TLA+ includes temporal formulas, which can describe hardware and software systems. PlusCal is an algorithm language (user manual) that is translated to TLA+. So systems can be described either in TLA+, or in PlusCal (and then translated to TLA+). Facts about systems are mathematical theorems.

A TLA+ specification can be checked in two ways:

  • using model checking (e.g., with the model checker TLC)
  • using theorem proving (e.g., with the proof system TLAPS)

TLC and TLAPS are two of the TLA+ Tools.

Model checking can check finitely many states. So for systems with finitely many states, model checking can ensure that the system implies the given properties. For other systems, model checking can be used to increase confidence that they are correct, but cannot ensure that they have the given properties.

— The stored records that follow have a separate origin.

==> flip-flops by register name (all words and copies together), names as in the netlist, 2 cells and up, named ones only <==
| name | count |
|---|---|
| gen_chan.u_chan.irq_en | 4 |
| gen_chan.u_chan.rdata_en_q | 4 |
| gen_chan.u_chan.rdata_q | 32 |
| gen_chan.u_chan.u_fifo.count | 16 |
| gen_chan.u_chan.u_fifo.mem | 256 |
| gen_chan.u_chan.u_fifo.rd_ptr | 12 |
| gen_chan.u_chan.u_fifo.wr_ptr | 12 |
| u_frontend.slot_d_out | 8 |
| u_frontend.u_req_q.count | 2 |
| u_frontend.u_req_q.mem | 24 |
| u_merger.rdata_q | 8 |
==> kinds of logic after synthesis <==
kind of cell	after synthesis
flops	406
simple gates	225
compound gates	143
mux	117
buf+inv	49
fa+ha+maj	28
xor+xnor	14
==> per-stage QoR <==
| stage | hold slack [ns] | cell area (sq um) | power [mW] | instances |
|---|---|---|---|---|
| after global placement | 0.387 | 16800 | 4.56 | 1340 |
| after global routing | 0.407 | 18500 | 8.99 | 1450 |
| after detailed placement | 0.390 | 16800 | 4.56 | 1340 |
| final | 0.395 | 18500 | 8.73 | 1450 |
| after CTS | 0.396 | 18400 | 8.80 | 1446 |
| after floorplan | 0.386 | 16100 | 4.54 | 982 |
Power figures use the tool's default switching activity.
`src/rtl/ifu_defines.svh`:
```
/* fetch unit constants for reset PC, buffer depth and bus timeout
   included by every RTL block that sizes or times against them */

`ifndef IFU_DEFINES_SVH
`define IFU_DEFINES_SVH

// **************************************************************************
// fetch start
// **************************************************************************

`define IFU_RESET_PC     32'h0000_0000  // first fetch PC after reset

// **************************************************************************
// fetch buffer
// **************************************************************************

`define IFU_FB_DEPTH     4              // fetch groups held between bus and aligner

// **************************************************************************
// bus watchdog
// **************************************************************************

`define IFU_BUS_TIMEOUT  16             // cycles a strobe may wait for ack or err
`define IFU_TMR_W        5              // counter width, must hold IFU_BUS_TIMEOUT

`endif

```
`src/rtl/ifu_pkg.sv`:
```
/* types shared by the fetch unit blocks and the testbench checker */

`default_nettype none

package ifu_pkg;

   // **********************************************************************
   // address and data
   // **********************************************************************

   typedef logic [31:1] pc_t;          // halfword PC
   typedef logic [31:3] fetch_adr_t;   // doubleword fetch address, also the WB address
   typedef logic [63:0] fetch_data_t;  // one fetch group
   typedef logic [31:0] instr_t;       // rvc sits in low half, upper zero
   typedef logic [1:0]  hw_idx_t;      // halfword index within a group

   // **********************************************************************
   // fetch buffer entry
   // **********************************************************************

   typedef struct packed {
      fetch_data_t data;   // group data, zero on fault
      fetch_adr_t  adr;    // group address
      hw_idx_t     start;  // first valid halfword, nonzero only after redirect
      logic        fault;  // bus error or timeout on this group
   } fetch_entry_t;

   // fetch FSM states
   typedef enum logic [1:0] {
      IDLE,    // between cycles, waits for buffer space
      REQ,     // WB cycle in flight, data kept
      DRAIN,   // WB cycle in flight after flush, data dropped
      HALT     // fault seen, wait for flush
   } fetch_state_t;

endpackage

`default_nettype wire

```
`src/rtl/ifu_aligner.sv`:
```
/* aligner: walks the head fetch group halfword by halfword and hands one
   16-bit or 32-bit instruction at a time to decode */

`timescale 1ns/100ps
`default_nettype none

module ifu_aligner (
   input  logic                  clk,
   input  logic                  rst_n,
   input  logic                  flush,
   input  logic                  head_valid,
   input  ifu_pkg::fetch_entry_t head,
   output logic                  pop,          // last halfword of head used
   output logic                  instr_valid,
   input  logic                  instr_ready,
   output ifu_pkg::instr_t       instr,
   output ifu_pkg::pc_t          instr_pc,
   output logic                  instr_pc4,    // 32-bit instruction
   output logic                  instr_fault   // access fault, instr is zero
);

   import ifu_pkg::*;

   logic          fresh;        // head not yet started, take its start index
   hw_idx_t       idx;          // next halfword in head
   logic          carry_valid;  // low half of a straddling instruction held
   logic [15:0]   carry_hw;
   pc_t           carry_pc;
   hw_idx_t       cur_idx;
   hw_idx_t       nxt_idx;
   logic [15:0]   hw_lo;
   logic [15:0]   hw_hi;
   logic          out_free;     // output register can take a new instruction
   logic          step;
   logic          emit;
   logic          last;
   logic          straddle;
   instr_t        emit_instr;
   pc_t           emit_pc;
   logic          emit_pc4;
   logic          emit_fault;

   function automatic logic [15:0] hw_sel(input fetch_data_t d, input hw_idx_t i);
      return d[i*16 +: 16];
   endfunction

   assign out_free = ~instr_valid | instr_ready;
   assign step     = head_valid & out_free & ~flush;
   assign cur_idx  = fresh ? head.start : idx;
   assign hw_lo    = hw_sel(head.data, cur_idx);
   assign hw_hi    = hw_sel(head.data, cur_idx + 2'd1);  // only used below hw 3
   assign pop      = step & last;

   // **********************************************************************
   // instruction select
   // **********************************************************************

   always_comb begin
      emit       = 1'b1;
      last       = 1'b0;
      straddle   = 1'b0;
      nxt_idx    = cur_idx + 2'd1;
      emit_instr = {16'h0000, hw_lo};                     // rvc by default
      emit_pc    = {head.adr, cur_idx};
      emit_pc4   = 1'b0;
      emit_fault = 1'b0;
      if (head.fault) begin
         emit_instr = '0;                                 // one fault record
         emit_pc    = {head.adr, head.start};
         emit_fault = 1'b1;
         last       = 1'b1;
      end else if (carry_valid) begin
         emit_instr = {hw_lo, carry_hw};                  // upper half at hw 0
         emit_pc    = carry_pc;
         emit_pc4   = 1'b1;
      end else if (hw_lo[1:0] == 2'b11) begin
         emit_pc4 = 1'b1;
         if (cur_idx == 2'd3) begin
            emit     = 1'b0;                              // wait for next group
            straddle = 1'b1;
            last     = 1'b1;
         end else begin
            emit_instr = {hw_hi, hw_lo};
            nxt_idx    = cur_idx + 2'd2;
            last       = (cur_idx == 2'd2);
         end
      end else begin
         last = (cur_idx == 2'd3);
      end
   end

   always_ff @(posedge clk or negedge rst_n) begin
      if (!rst_n) begin
         instr_valid <= 1'b0;
         fresh       <= 1'b1;
         idx         <= '0;
         carry_valid <= 1'b0;
      end else if (flush) begin
         instr_valid <= 1'b0;                   // old path never reaches decode
         fresh       <= 1'b1;
         carry_valid <= 1'b0;
      end else begin
         if (out_free) instr_valid <= step & emit;
         if (step) begin
            fresh       <= last;                // next head starts fresh
            idx         <= nxt_idx;
            carry_valid <= straddle;
         end
      end
   end

   // output payload only moves on a load, so it holds under stall
   always_ff @(posedge clk) begin
      if (step & emit) begin
         instr       <= emit_instr;
         instr_pc    <= emit_pc;
         instr_pc4   <= emit_pc4;
         instr_fault <= emit_fault;
      end
      if (step & straddle) begin
         carry_hw <= hw_lo;
         carry_pc <= emit_pc;
      end
   end

endmodule

`default_nettype wire

```
`src/rtl/ifu_bus_watchdog.sv`:
```
/* bus watchdog: counts cycles a strobe waits and flags the cycle as lost
   once the count reaches the timeout */

`timescale 1ns/100ps
`default_nettype none

`include "ifu_defines.svh"

module ifu_bus_watchdog (
   input  logic clk,
   input  logic rst_n,
   input  logic waiting,   // strobe out without ack or err
   output logic expired
);

   localparam int unsigned LIMIT = `IFU_BUS_TIMEOUT;

   logic [`IFU_TMR_W-1:0] cnt;   // consecutive waiting cycles

   assign expired = (cnt == LIMIT[`IFU_TMR_W-1:0]);

   always_ff @(posedge clk or negedge rst_n) begin
      if (!rst_n) begin
         cnt <= '0;
      end else if (!waiting) begin
         cnt <= '0;                // cleared between cycles
      end else if (!expired) begin
         cnt <= cnt + 1'b1;        // holds at the limit
      end
   end

endmodule

`default_nettype wire

```
`src/rtl/ifu_fetch_buf.sv`:
```
/* fetch buffer: circular FIFO of fetch entries between the bus master and
   the aligner, emptied by a flush */

`timescale 1ns/100ps
`default_nettype none

`include "ifu_defines.svh"

module ifu_fetch_buf (
   input  logic                  clk,
   input  logic                  rst_n,
   input  logic                  flush,
   input  logic                  push,
   input  ifu_pkg::fetch_entry_t push_entry,
   output logic                  space,       // at least one free slot
   output logic                  head_valid,
   output ifu_pkg::fetch_entry_t head,
   input  logic                  pop
);

   import ifu_pkg::*;

   localparam int DEPTH = `IFU_FB_DEPTH;
   localparam int PTR_W = (DEPTH > 1) ? $clog2(DEPTH) : 1;
   localparam int CNT_W = $clog2(DEPTH + 1);

   fetch_entry_t     mem [DEPTH];
   logic [PTR_W-1:0] wr_ptr;
   logic [PTR_W-1:0] rd_ptr;
   logic [CNT_W-1:0] count;    // entries in use
   logic             do_push;
   logic             do_pop;

   function automatic logic [PTR_W-1:0] ptr_inc(input logic [PTR_W-1:0] p);
      return (p == PTR_W'(DEPTH - 1)) ? '0 : p + 1'b1;   // wrap for any depth
   endfunction

   assign space      = (count != CNT_W'(DEPTH));
   assign head_valid = (count != '0);
   assign head       = mem[rd_ptr];

   assign do_push = push & space & ~flush;
   assign do_pop  = pop & head_valid & ~flush;

   // **********************************************************************
   // pointers and occupancy
   // **********************************************************************

   always_ff @(posedge clk or negedge rst_n) begin
      if (!rst_n) begin
         wr_ptr <= '0;
         rd_ptr <= '0;
         count  <= '0;
      end else if (flush) begin
         wr_ptr <= '0;                          // drop every queued group
         rd_ptr <= '0;
         count  <= '0;
      end else begin
         if (do_push) wr_ptr <= ptr_inc(wr_ptr);
         if (do_pop)  rd_ptr <= ptr_inc(rd_ptr);
         if (do_push & ~do_pop) count <= count + 1'b1;
         else if (do_pop & ~do_push) count <= count - 1'b1;
      end
   end

   always_ff @(posedge clk) begin
      if (do_push) mem[wr_ptr] <= push_entry;  // seen at head next cycle
   end

endmodule

`default_nettype wire

```
`src/rtl/ifu_fetch_ctl.sv`:
```
/* fetch FSM: runs the Wishbone classic read master and pushes fetch groups
   or fault entries into the fetch buffer */

`timescale 1ns/100ps
`default_nettype none

`include "ifu_defines.svh"

module ifu_fetch_ctl (
   input  logic                 clk,
   input  logic                 rst_n,
   input  logic                 flush,       // redirect, wins over everything
   input  ifu_pkg::pc_t         flush_pc,
   output logic                 wb_cyc,
   output logic                 wb_stb,
   output ifu_pkg::fetch_adr_t  wb_adr,
   input  ifu_pkg::fetch_data_t wb_dat,
   input  logic                 wb_ack,
   input  logic                 wb_err,
   input  logic                 expired,     // watchdog gave up on this cycle
   output logic                 waiting,     // strobe out, no ack or err yet
   input  logic                 space,       // buffer can take one more group
   output logic                 push,
   output ifu_pkg::fetch_entry_t push_entry
);

   import ifu_pkg::*;

   localparam logic [31:0] RESET_PC = `IFU_RESET_PC;

   fetch_state_t state;
   fetch_state_t state_nxt;
   fetch_adr_t   fetch_adr;    // next group to fetch
   hw_idx_t      start_idx;    // start halfword of that group
   logic         done;         // WB cycle ends this edge
   logic         bad;          // and it ends as a fault
   logic         launch;       // strobe rises next cycle

   assign wb_cyc  = (state == REQ) | (state == DRAIN);  // cyc and stb move together
   assign wb_stb  = wb_cyc;
   assign waiting = wb_stb & ~wb_ack & ~wb_err;

   assign done   = wb_ack | wb_err | expired;
   assign bad    = wb_err | (expired & ~wb_ack);        // late ack still counts
   assign launch = (state == IDLE) & space & ~flush;
   assign push   = (state == REQ) & done & ~flush;      // DRAIN data never pushed

   always_comb begin
      push_entry.data  = bad ? '0 : wb_dat;
      push_entry.adr   = wb_adr;
      push_entry.start = start_idx;
      push_entry.fault = bad;
   end

   // **********************************************************************
   // next state
   // **********************************************************************

   always_comb begin
      state_nxt = state;
      if (flush) begin
         state_nxt = (wb_cyc & ~done) ? DRAIN : IDLE;  // let an open cycle finish
      end else begin
         case (state)
            IDLE:    if (space) state_nxt = REQ;
            REQ:     if (bad) state_nxt = HALT;
                     else if (done) state_nxt = IDLE;
            DRAIN:   if (done) state_nxt = IDLE;
            HALT:    state_nxt = HALT;                  // only a flush gets out
            default: state_nxt = IDLE;
         endcase
      end
   end

   always_ff @(posedge clk or negedge rst_n) begin
      if (!rst_n) begin
         state     <= IDLE;
         fetch_adr <= RESET_PC[31:3];
         start_idx <= RESET_PC[2:1];
      end else begin
         state <= state_nxt;
         if (flush) begin
            fetch_adr <= flush_pc[31:3];             // new path
            start_idx <= flush_pc[2:1];
         end else if (push & ~bad) begin
            fetch_adr <= fetch_adr + 1'b1;            // one doubleword on
            start_idx <= '0;                          // later groups start at hw 0
         end
      end
   end

   // bus address is held for the whole cycle, even across a flush
   always_ff @(posedge clk) begin
      if (launch) wb_adr <= fetch_adr;
   end

endmodule

`default_nettype wire

```
`src/rtl/ifu_top.sv`:
```
/* fetch unit top: Wishbone read master, watchdog, fetch buffer and aligner
   wired between the instruction bus and decode */

`timescale 1ns/100ps
`default_nettype none

module ifu_top (
   input  logic                 clk,
   input  logic                 rst_n,
   input  logic                 flush,
   input  ifu_pkg::pc_t         flush_pc,
   output logic                 wb_cyc,
   output logic                 wb_stb,
   output ifu_pkg::fetch_adr_t  wb_adr,
   input  ifu_pkg::fetch_data_t wb_dat,
   input  logic                 wb_ack,
   input  logic                 wb_err,
   output logic                 instr_valid,
   input  logic                 instr_ready,
   output ifu_pkg::instr_t      instr,
   output ifu_pkg::pc_t         instr_pc,
   output logic                 instr_pc4,
   output logic                 instr_fault
);

   import ifu_pkg::*;

   logic         waiting;      // strobe open, watchdog counts
   logic         expired;
   logic         space;
   logic         push;
   fetch_entry_t push_entry;
   logic         head_valid;
   fetch_entry_t head;
   logic         pop;

   // bus side
   ifu_fetch_ctl u_fetch_ctl (
      .clk        (clk),
      .rst_n      (rst_n),
      .flush      (flush),
      .flush_pc   (flush_pc),
      .wb_cyc     (wb_cyc),
      .wb_stb     (wb_stb),
      .wb_adr     (wb_adr),
      .wb_dat     (wb_dat),
      .wb_ack     (wb_ack),
      .wb_err     (wb_err),
      .expired    (expired),
      .waiting    (waiting),
      .space      (space),
      .push       (push),
      .push_entry (push_entry)
   );

   ifu_bus_watchdog u_watchdog (
      .clk     (clk),
      .rst_n   (rst_n),
      .waiting (waiting),
      .expired (expired)
   );

   ifu_fetch_buf u_fetch_buf (
      .clk        (clk),
      .rst_n      (rst_n),
      .flush      (flush),
      .push       (push),
      .push_entry (push_entry),
      .space      (space),
      .head_valid (head_valid),
      .head       (head),
      .pop        (pop)
   );

   // decode side
   ifu_aligner u_aligner (
      .clk         (clk),
      .rst_n       (rst_n),
      .flush       (flush),
      .head_valid  (head_valid),
      .head        (head),
      .pop         (pop),
      .instr_valid (instr_valid),
      .instr_ready (instr_ready),
      .instr       (instr),
      .instr_pc    (instr_pc),
      .instr_pc4   (instr_pc4),
      .instr_fault (instr_fault)
   );

endmodule

`default_nettype wire

```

Theorem proving can prove any (provable) mathematical theorem, provided humans have written a sufficiently detailed TLA+ proof. So theorem proving can prove (provable) system properties. See also the paper "How to write a 21st century proof" by Leslie Lamport. One of the backends used by TLAPS is Isabelle, with a formalization of TLA+ in Isabelle/Pure.

Both theorem proving and model checking have been used in industry.

When proving properties of algorithms in TLA+, usually one first uses model checking on small/bounded instances of the problem to find errors that can be found in this way, and then writes a proof of correctness to check with a theorem prover.

What the OP mentions about checking a sorting algorithm probably was about model checking a sorting algorithm's TLA+ specification. Model checking of the TLA+ specification can check the sorting algorithm for a finite set of inputs. This does not ensure the sorting algorithm's correctness. Theorem proving can prove the sorting algorithm's correctness, provided one writes a TLA+ proof.

About "verifying" programs written in a programming language: it is unclear whether these have precise meaning (depends on how ambiguous the language specification is), how much their behavior is affected by compiler, operating system, and other implementation details, and their complexity is typically prohibitive for formal reasoning.

About "pseudocode", "pseudocode" does not have precise meaning. PlusCal does, and it can be used to describe algorithms.